Finans Analiz
Yiğit
Bulut
Radikal/07.06.2004
Başlığı görünce, yeni haftaya dair beklentileri
bulabileceğinizi düşünmüş olabilirsiniz.
Maalesef sevgili dostlar, bugün yeni haftadan veya
stratejilerden bahsetmek istemiyorum. Bugün çok önemli
gördüğüm ve kamuoyunda 'Son Ruslar' olarak suçlanan
bizlerden yola çıkmak yani Tüpraş'ın satışına karşı
çıkanların tezlerini ele almak istiyorum.

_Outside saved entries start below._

File: config.mk
export PLATFORM = sky130hd
export DESIGN_NAME = led_strip_frame_generator_top_flat
export DESIGN_NICKNAME = d
export VERILOG_FILES = /design/src/design/lsfg_pkg.sv /design/src/design/lsfg_cmd_if.sv /design/src/design/lsfg_slot_if.sv /design/src/design/led_strip_frame_generator_top.sv /design/src/design/lsfg_cfg_regs.sv /design/src/design/lsfg_frame_ctrl.sv /design/src/design/lsfg_slot_enc.sv /design/src/design/lsfg_out_reg.sv /design/src/flat_wrapper.sv
export SDC_FILE = /design/constraint.sdc
export NUM_CORES = 2
export LEC_CHECK = 0
export ABC_CLOCK_PERIOD_IN_PS = 7560
export BUFFER_PORTS_ARGS = -buffer_cell sky130_fd_sc_hd__buf_2
export CORE_MARGIN = 2
export CORE_UTILIZATION = 50
export CTS_BUF_LIST = sky130_fd_sc_hd__clkbuf_4 sky130_fd_sc_hd__clkbuf_8 sky130_fd_sc_hd__clkbuf_16
export CTS_CLUSTER_DIAMETER = 50
export DETAILED_ROUTE_END_ITERATION = 8
export PLACE_DENSITY = 0.71
export SKIP_CTS_REPAIR_TIMING = 1
export SYNTH_ARGS = -nofsm -noshare
export SYNTH_HDL_FRONTEND = slang
export SYNTH_SLANG_ARGS = --single-unit
File: constraint.sdc
create_clock -name clk -period 7.56 [get_ports clk]
set_clock_uncertainty 0.15 [all_clocks]
set_input_delay 1.134 -clock clk [delete_from_list [all_inputs] [get_ports clk]]
set_output_delay 1.134 -clock clk [all_outputs]
set_load 0.01 [all_outputs]
File: src/design/lsfg_pkg.sv
// Shared types, sizes, constant tables and helper functions for the
// LED strip frame generator. No dependencies.
package lsfg_pkg;

  localparam int LED_COUNT    = 16;
  localparam int RESET_SLOTS  = 2;
  localparam int WAVE_LENGTH  = 32;
  localparam int PULSE_PERIOD = 8;

  localparam int TOTAL_SLOTS = 2 * RESET_SLOTS + LED_COUNT;
  localparam int SLOT_W      = 6;
  localparam int LEVEL_W     = 8;
  localparam int SYM_W       = 4;
  localparam int CODE_W      = 32;
  localparam int BRIGHT_W    = 9;
  localparam int HS_W        = 24;
  localparam int PROD_W      = BRIGHT_W + HS_W;
  localparam int WAVE_W      = $clog2(WAVE_LENGTH);
  localparam int PULSE_W     = (PULSE_PERIOD > 1) ? $clog2(PULSE_PERIOD) : 1;
  localparam int OFF_G       = WAVE_LENGTH / 3;
  localparam int OFF_B       = WAVE_LENGTH * 2 / 3;
  localparam int CFG_AW      = 4;
  localparam int CFG_DW      = 32;

  localparam logic [SLOT_W-1:0] LAST_SLOT = SLOT_W'(TOTAL_SLOTS - 1);
  localparam logic [SLOT_W:0]   FIRST_LED = (SLOT_W + 1)'(RESET_SLOTS);
  localparam logic [SLOT_W:0]   END_LED   = (SLOT_W + 1)'(RESET_SLOTS + LED_COUNT);

  localparam logic [SYM_W-1:0]    ONE_SYM_RST  = 4'd14;
  localparam logic [SYM_W-1:0]    ZERO_SYM_RST = 4'd8;
  localparam logic [BRIGHT_W-1:0] BRIGHT_RST   = 9'd256;

  typedef enum logic [1:0] {
    CMD_PURE  = 2'd0,
    CMD_WAVE  = 2'd1,
    CMD_PULSE = 2'd2
  } cmd_code_t;

  typedef enum logic [1:0] {
    REG_ONE_SYM  = 2'd0,
    REG_ZERO_SYM = 2'd1,
    REG_BRIGHT   = 2'd2
  } reg_idx_t;

  typedef struct packed {
    logic [1:0]         command;
    logic [LEVEL_W-1:0] phase;
    logic [LEVEL_W-1:0] pulse_length;
    logic [LEVEL_W-1:0] red;
    logic [LEVEL_W-1:0] green;
    logic [LEVEL_W-1:0] blue;
  } cmd_t;

  typedef struct packed {
    logic [CODE_W-1:0] red_code;
    logic [CODE_W-1:0] green_code;
    logic [CODE_W-1:0] blue_code;
    logic [SLOT_W-1:0] slot_number;
    logic              reset_slot;
    logic              last;
  } slot_t;

  typedef struct packed {
    logic [SYM_W-1:0]    one_symbol;
    logic [SYM_W-1:0]    zero_symbol;
    logic [BRIGHT_W-1:0] brightness;
  } cfg_t;

  // Per-slot context handed from the frame sequencer to the encoder.
  typedef struct packed {
    logic               valid;
    logic [SLOT_W-1:0]  slot_number;
    logic               reset_slot;
    logic               last;
    logic [1:0]         command;
    logic               lit;
    logic [LEVEL_W-1:0] red;
    logic [LEVEL_W-1:0] green;
    logic [LEVEL_W-1:0] blue;
    logic [WAVE_W-1:0]  k_red;
    logic [WAVE_W-1:0]  k_green;
    logic [WAVE_W-1:0]  k_blue;
  } ctx_t;

  typedef logic [7:0]      mod_tab_t [256];
  typedef logic [HS_W-1:0] hs_tab_t [WAVE_LENGTH];

  // Byte value modulo m, built by counting so no divider is involved.
  function automatic mod_tab_t build_mod_tab(int unsigned m);
    mod_tab_t    t;
    int unsigned c;
    c = 0;
    for (int p = 0; p < 256; p++) begin
      t[p] = 8'(c);
      c = (c == m - 1) ? 0 : c + 1;
    end
    return t;
  endfunction

  function automatic longint quarter_cos(longint u);
    longint u2, a, b, c, r;
    u2 = (u * u) >>> 16;
    a  = 1367 - ((u2 * 60) >>> 16);
    b  = 16624 - ((u2 * a) >>> 16);
    c  = 80852 - ((u2 * b) >>> 16);
    r  = 65536 - ((u2 * c) >>> 16);
    if (r < 0) r = 0;
    if (r > 65536) r = 65536;
    return r;
  endfunction

  // 255 * (1 + cos) / 2 in Q16, one entry per wave position.
  function automatic hs_tab_t build_hs_tab();
    hs_tab_t t;
    longint  n, q, rem, tf, cs, h;
    for (int k = 0; k < WAVE_LENGTH; k++) begin
      n   = 4 * k;
      q   = n / WAVE_LENGTH;
      rem = n - q * WAVE_LENGTH;
      tf  = (rem << 16) / WAVE_LENGTH;
      case (q)
        0:       cs = quarter_cos(tf);
        1:       cs = -quarter_cos(65536 - tf);
        2:       cs = -quarter_cos(tf);
        default: cs = quarter_cos(65536 - tf);
      endcase
      h    = (65536 + cs) / 2;
      t[k] = HS_W'(255 * h);
    end
    return t;
  endfunction

  localparam mod_tab_t WAVE_MOD_TAB  = build_mod_tab(WAVE_LENGTH);
  localparam mod_tab_t PULSE_MOD_TAB = build_mod_tab(PULSE_PERIOD);
  localparam hs_tab_t  HS_TAB        = build_hs_tab();

  // Scale a table entry by brightness and saturate to one byte.
  function automatic logic [LEVEL_W-1:0] wave_level(logic [BRIGHT_W-1:0] bright,
                                                    logic [HS_W-1:0] hs);
    logic [PROD_W-1:0] prod;
    prod = PROD_W'(bright) * PROD_W'(hs);
    if (|prod[PROD_W-1:HS_W+LEVEL_W]) return '1;
    return prod[HS_W+LEVEL_W-1:HS_W];
  endfunction

  // One symbol per bit, MSB symbol in the top nibble.
  function automatic logic [CODE_W-1:0] encode_level(logic [LEVEL_W-1:0] level,
                                                     logic [SYM_W-1:0] one_s,
                                                     logic [SYM_W-1:0] zero_s);
    logic [CODE_W-1:0] code;
    for (int k = 0; k < LEVEL_W; k++) begin
      code[SYM_W*k +: SYM_W] = level[k] ? one_s : zero_s;
    end
    return code;
  endfunction

endpackage
$ cat config.mk
export PLATFORM = sky130hd
export DESIGN_NAME = quadrature_encoder_counter
export DESIGN_NICKNAME = d
export VERILOG_FILES = /design/src/rtl/qenc_pkg.sv /design/src/rtl/quadrature_encoder_counter.sv /design/src/rtl/qenc_track.sv /design/src/rtl/qenc_speed.sv
export SDC_FILE = /design/constraint.sdc
export NUM_CORES = 1
export LEC_CHECK = 0
export BUFFER_PORTS_ARGS = -buffer_cell sky130_fd_sc_hd__buf_4
export CELL_PAD_IN_SITES_DETAIL_PLACEMENT = 1
export CELL_PAD_IN_SITES_GLOBAL_PLACEMENT = 1
export CORE_MARGIN = 2
export CORE_UTILIZATION = 35
export CTS_BUF_LIST = sky130_fd_sc_hd__clkbuf_16
export CTS_CLUSTER_DIAMETER = 40
export DETAILED_ROUTE_END_ITERATION = 7
export HOLD_SLACK_MARGIN = 0.08
export PLACE_DENSITY = 0.68
export SLEW_MARGIN = 20
export SYNTH_ARGS = -nofsm -noshare
export SYNTH_HDL_FRONTEND = slang
export SYNTH_SLANG_ARGS = --single-unit
export TNS_END_PERCENT = 50
$ cat constraint.sdc
create_clock -name clk -period 11.8 [get_ports clk]
set_clock_uncertainty 0.15 [all_clocks]
set_input_delay 0 -clock clk [delete_from_list [all_inputs] [get_ports clk]]
set_output_delay 0 -clock clk [all_outputs]
set_load 0.005 [all_outputs]
$ cat src/rtl/qenc_pkg.sv
// shared types, constants and helpers for the quadrature encoder counter
`default_nettype none

package qenc_pkg;

  localparam int COUNT_W = 13;
  localparam int REV_W = 32;
  localparam int CPR_W = 12;
  localparam int SPEED_W = 19;

  typedef logic signed [COUNT_W-1:0] count_t;
  typedef logic signed [REV_W-1:0] rev_t;
  typedef logic [CPR_W-1:0] cpr_t;
  typedef logic [SPEED_W-1:0] speed_t;

  typedef enum logic {
    OP_EDGE   = 1'b0,
    OP_SAMPLE = 1'b1
  } op_t;

  typedef struct packed {
    logic s2;
    logic s3;
  } pipe_en_t;

  localparam cpr_t CPR_RESET = 12'd2472;

  // speed = pulses * 500 / 103, saturating at SPEED_MAX
  localparam logic [8:0] SPEED_MUL = 9'd500;
  localparam speed_t SPEED_MAX = '1;
  // smallest pulse count whose quotient no longer fits the speed field
  localparam logic [32:0] SAT_PULSES = 33'd108004;
  localparam int PROD_W = 26;
  // reciprocal of 103 scaled by 2^33, exact for dividends below 2^26
  localparam int RECIP_W = 27;
  localparam logic [RECIP_W-1:0] RECIP = 27'd83397424;
  localparam int RECIP_SHIFT = 33;

  function automatic logic is_forward(input logic [1:0] prev, input logic [1:0] cur);
    logic fwd;
    fwd = (prev == 2'd0 && cur == 2'd2) || (prev == 2'd2 && cur == 2'd3) ||
          (prev == 2'd3 && cur == 2'd1) || (prev == 2'd1 && cur == 2'd0);
    return fwd;
  endfunction

endpackage

`default_nettype wire

$ cat src/rtl/quadrature_encoder_counter.sv
// quadrature encoder counter: x4 decoding, revolution tracking, speed sampling
//
// Input channel (in_valid/in_stall) carries op, chan_a, chan_b. An edge event
// (op = 0) steps the in-revolution count, wraps it at +/-counts_per_rev into
// the revolution counter and bumps a saturating pulse counter. A sample tick
// (op = 1) reports pulses * 500 / 103 and clears the pulse counter.
// Output channel (out_valid/out_stall) gives one result per input transfer,
// in order: count_in_rev, revolutions, speed, speed_valid.
// One item is taken every cycle while out_stall is not held, through the
// three-register pipeline (state update, pulse multiply, reciprocal
// multiply into the output register).
// When out_stall is held, items already inside fill the free stages and then
// in_stall rises; no result is lost or repeated.
// The counts_per_rev register is written over cfg_valid/cfg_ready/cfg_data;
// the user writes it only while the block is idle, which the block itself does not enforce; cfg_ready is always high.
// Synchronous reset clears all counters, the pipeline and sets
// counts_per_rev to 2472.
`default_nettype none

module quadrature_encoder_counter import qenc_pkg::*; #(
  parameter int PULSE_WIDTH = 16
) (
  input  wire logic                clk,
  input  wire logic                rst,
  input  wire logic                in_valid,
  output logic                     in_stall,
  input  wire logic                op,
  input  wire logic                chan_a,
  input  wire logic                chan_b,
  output logic                     out_valid,
  input  wire logic                out_stall,
  output logic signed [12:0]       count_in_rev,
  output logic signed [31:0]       revolutions,
  output logic [18:0]              speed,
  output logic                     speed_valid,
  input  wire logic                cfg_valid,
  output logic                     cfg_ready,
  input  wire logic [11:0]         cfg_data
);

  cpr_t counts_per_rev;

  logic en1;
  pipe_en_t en;
  logic accept;
  op_t in_op;

  count_t count_next;
  rev_t rev_next;
  logic [PULSE_WIDTH-1:0] pulse;

  logic s1_valid;
  logic s2_valid;
  op_t s1_op;
  op_t s2_op;
  count_t s1_count;
  count_t s2_count;
  rev_t s1_rev;
  rev_t s2_rev;
  logic [PULSE_WIDTH-1:0] s1_pulse;

  assign cfg_ready = 1'b1;

  always_ff @(posedge clk) begin
    if (rst) begin
      counts_per_rev <= CPR_RESET;
    end else if (cfg_valid && cfg_ready) begin
      counts_per_rev <= cfg_data;
    end
  end

  assign en.s3 = !out_valid || !out_stall;
  assign en.s2 = !s2_valid || en.s3;
  assign en1 = !s1_valid || en.s2;
  assign in_stall = !en1;
  assign accept = in_valid && en1;
  assign in_op = op_t'(op);

  qenc_track #(
    .PULSE_WIDTH(PULSE_WIDTH)
  ) u_track (
    .clk       (clk),
    .rst       (rst),
    .accept    (accept),
    .op        (in_op),
    .chan_a    (chan_a),
    .chan_b    (chan_b),
    .cpr       (counts_per_rev),
    .count_next(count_next),
    .rev_next  (rev_next),
    .pulse     (pulse)
  );

  qenc_speed #(
    .PULSE_WIDTH(PULSE_WIDTH)
  ) u_speed (
    .clk   (clk),
    .en    (en),
    .sample(s1_op == OP_SAMPLE),
    .pulse (s1_pulse),
    .speed (speed)
  );

  // valid chain
  always_ff @(posedge clk) begin
    if (rst) begin
      s1_valid <= 1'b0;
      s2_valid <= 1'b0;
      out_valid <= 1'b0;
    end else begin
      if (en1) begin
        s1_valid <= in_valid;
      end
      if (en.s2) begin
        s2_valid <= s1_valid;
      end
      if (en.s3) begin
        out_valid <= s2_valid;
      end
    end
  end

  // payload stages
  always_ff @(posedge clk) begin
    if (en1) begin
      s1_op <= in_op;
      s1_count <= count_next;
      s1_rev <= rev_next;
      s1_pulse <= pulse;
    end
    if (en.s2) begin
      s2_op <= s1_op;
      s2_count <= s1_count;
      s2_rev <= s1_rev;
    end
    if (en.s3) begin
      count_in_rev <= s2_count;
      revolutions <= s2_rev;
      speed_valid <= (s2_op == OP_SAMPLE);
    end
  end

  a_stall_only_when_full: assert property (@(posedge clk) disable iff (rst)
    in_stall |-> (s1_valid && s2_valid && out_valid))
    else $error("input stalled with a free pipeline stage");

  a_edge_result_no_speed: assert property (@(posedge clk) disable iff (rst)
    (out_valid && !speed_valid) |-> (speed == '0))
    else $error("edge result carries a speed value");

  a_sample_clears_pulses: assert property (@(posedge clk) disable iff (rst)
    (accept && op == OP_SAMPLE) |=> (pulse == '0))
    else $error("pulse counter not cleared by sample");

  a_pulse_saturates: assert property (@(posedge clk) disable iff (rst)
    (accept && op == OP_EDGE && (&pulse)) |=> (&pulse))
    else $error("pulse counter wrapped");

endmodule

`default_nettype wire

$ cat src/rtl/qenc_track.sv
// phase decoder with in-revolution, revolution and pulse counters
`default_nettype none

module qenc_track import qenc_pkg::*; #(
  parameter int PULSE_WIDTH = 16
) (
  input  wire logic                   clk,
  input  wire logic                   rst,
  input  wire logic                   accept,
  input  wire op_t                    op,
  input  wire logic                   chan_a,
  input  wire logic                   chan_b,
  input  wire cpr_t                   cpr,
  output count_t                      count_next,
  output rev_t                        rev_next,
  output logic [PULSE_WIDTH-1:0]      pulse
);

  logic [1:0] last_phase;
  count_t count;
  rev_t rev;

  logic [1:0] phase;
  logic signed [COUNT_W:0] stepped;
  logic signed [COUNT_W:0] limit;
  logic wrap_up;
  logic wrap_dn;
  logic [PULSE_WIDTH-1:0] pulse_next;

  always_comb begin
    phase = {chan_a, chan_b};
    stepped = {count[COUNT_W-1], count} +
              (is_forward(last_phase, phase) ? (COUNT_W+1)'(1) : '1);
    limit = $signed({2'b00, cpr});
    wrap_up = stepped >= limit;
    wrap_dn = stepped <= -limit;
    unique case (op)
      OP_EDGE: begin
        if (wrap_up) begin
          count_next = '0;
          rev_next = rev + REV_W'(1);
        end else if (wrap_dn) begin
          count_next = '0;
          rev_next = rev - REV_W'(1);
        end else begin
          count_next = stepped[COUNT_W-1:0];
          rev_next = rev;
        end
        pulse_next = (&pulse) ? pulse : pulse + PULSE_WIDTH'(1);
      end
      OP_SAMPLE: begin
        count_next = count;
        rev_next = rev;
        pulse_next = '0;
      end
      default: begin
        count_next = count;
        rev_next = rev;
        pulse_next = pulse;
      end
    endcase
  end

  always_ff @(posedge clk) begin
    if (rst) begin
      last_phase <= '0;
      count <= '0;
      rev <= '0;
      pulse <= '0;
    end else if (accept) begin
      if (op == OP_EDGE) begin
        last_phase <= phase;
      end
      count <= count_next;
      rev <= rev_next;
      pulse <= pulse_next;
    end
  end

endmodule

`default_nettype wire

$ cat src/rtl/qenc_speed.sv
// two-stage speed scaling: pulses * 500, then reciprocal multiply by 1/103
`default_nettype none

module qenc_speed import qenc_pkg::*; #(
  parameter int PULSE_WIDTH = 16
) (
  input  wire logic                   clk,
  input  wire pipe_en_t               en,
  input  wire logic                   sample,
  input  wire logic [PULSE_WIDTH-1:0] pulse,
  output speed_t                      speed
);

  logic [32:0] pulse_ext;
  logic sample2;
  logic sat2;
  logic [PROD_W-1:0] prod2;
  logic [PROD_W+RECIP_W-1:0] full;

  assign pulse_ext = 33'(pulse);
  assign full = {{RECIP_W{1'b0}}, prod2} * {{PROD_W{1'b0}}, RECIP};

  always_ff @(posedge clk) begin
    if (en.s2) begin
      sample2 <= sample;
      sat2 <= pulse_ext >= SAT_PULSES;
      prod2 <= PROD_W'(pulse_ext[16:0]) * PROD_W'(SPEED_MUL);
    end
  end

  always_ff @(posedge clk) begin
    if (en.s3) begin
      if (!sample2) begin
        speed <= '0;
      end else if (sat2) begin
        speed <= SPEED_MAX;
      end else begin
        speed <= full[RECIP_SHIFT +: SPEED_W];
      end
    end
  end

endmodule

`default_nettype wire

Bu noktada aklınıza şu gelebilir; kardeşim, yeterince
bahsetmedin mi ? Bahsettim ama son birkaç günde gündeme
gelenler, özelleştirmenin ne kadar da güzel bir şey olduğunu
ballandıranların yaptıkları suçlamalar ve ortaya attıkları
kavramlar, beni çileden çıkarttı.
Neymiş, Tüpraş'ın satışına karşı çıkanlar 'dünya üzerinde
kalan son Doğu Bloku' temsilcileriymiş Bu cümleyi birçok
köşede okudum ve bazı TV programlarında da duydum.
Evet, güzel kardeşlerim, ben ve benim gibiler, kısaca
bizler, 'Doğu Bloku'nun son temsilcileriyiz 'Yalnız, burada
atladığınız bir ayrıntı var; Doğu Bloku dediğiniz ve
küreselleşmeye ilk teslim olan, halkını sefil eden, model de
'Tüpraş'ı iç etmek isteyen dinamiğin başka bir versiyonu
tarafından' yok edildi.
Diğer bir ifadeyle; bugün bizim durduğumuz kadar sağlam
duramadığı için binlerce insanını komşu ülkelerde hizmetçi,
köle hatta hayat kadını haline getirdi. Liberalleşme kavramı
altında, malları ve hayatları anlayamadıkları hatta hiçbir
zaman da anlayamayacakları biçimde başkalarının eline geçti.
Uzun lafın kısası; bizleri benzettiğiniz ve aşağılama amaçlı
kullandığınız 'Doğu Blok'u sizin sandığını gibi statükocu
olamadığı 'yani var olanı koruyamadığı' için bugün yok.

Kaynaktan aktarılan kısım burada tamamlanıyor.